En raison de la faiblesse des taux et de la médiocrité des anticipations concernant la croissance économique en Europe occidentale, il n'y a pour ainsi dire pas eu d'accroissement du niveau moyen d'emploi. On a enregistré quelques créations d'emploi au Royaume-Uni, en particulier au second semestre, et dans quelques petits pays, mais d'une manière générale, les hausses ont été moindres qu'en 1995. La plupart des emplois nouveaux ont été créés dans le secteur des services. Mais si en Europe le nombre d'emplois a augmenté d'à peine 0,3 % en moyenne, aux Etats-Unis, la création d'emplois est restée vigoureuse, à un taux de 1,4 % en dépit des hausses plus fortes enregistrées les trois années précédentes. L'emploi a également augmenté davantage au Canada qu'en Europe au cours des trois dernières années, et l'an dernier la hausse (1,3 %) a été proche de celle observée aux Etats-Unis, bien que la croissance du PIB canadien ait été sensiblement inférieure.

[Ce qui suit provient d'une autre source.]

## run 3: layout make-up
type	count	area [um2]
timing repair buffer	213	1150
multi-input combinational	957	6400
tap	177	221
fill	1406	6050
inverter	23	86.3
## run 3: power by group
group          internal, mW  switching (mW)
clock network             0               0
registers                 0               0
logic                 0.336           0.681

En raison de l'atonie de la production et de l'emploi en Europe occidentale, peu de progrès ont été faits dans la lutte contre un chômage continuellement élevé dans l'ensemble de la région. Le taux moyen de chômage en 1996 s'est établi à 10,3 %, soit une progression par rapport à 1995 et un niveau équivalant à celui de 1993. Pour les quatre grands pays d'Europe occidentale, il a varié en 1996 de 8,2 % au Royaume-Uni - seul pays des quatre à avoir enregistré une diminution - à 12,3 % en France. On a observé une légère diminution dans quelques petits pays, avec un taux de chômage allant de 3 % au Luxembourg à plus de 20 % en Espagne.

Malgré la considérable déréglementation des marchés européens du travail de ces dernières années, la faiblesse de la croissance de la demande et de la production continue de faire obstacle à toute réduction appréciable du chômage. La principale exception concerne le Royaume-Uni, où la croissance de la production a été relativement vigoureuse à partir du début de 1993. Les perspectives d'une réduction sensible du chômage en Europe restent assez médiocres. L'orientation de la politique économique est dominée par le souci de satisfaire aux critères de Maastricht en matière de déficits publics, ce qui implique la poursuite de politiques budgétaires rigoureuses pour l'année à venir. Bien qu'elle ait été quelque peu assouplie en 1996, on peut s'attendre à ce que la politique monétaire reste relativement ferme étant donné les ambitieux objectifs désormais fixés en matière d'inflation, comme en témoigne la décision de la Bundesbank de descendre à un taux de 1,5 %. Ce n'est donc pas dans l'immédiat que l'on peut s'attendre à ce que la croissance en Europe occidentale retrouve des taux qui favoriseraient une diminution sensible du chômage.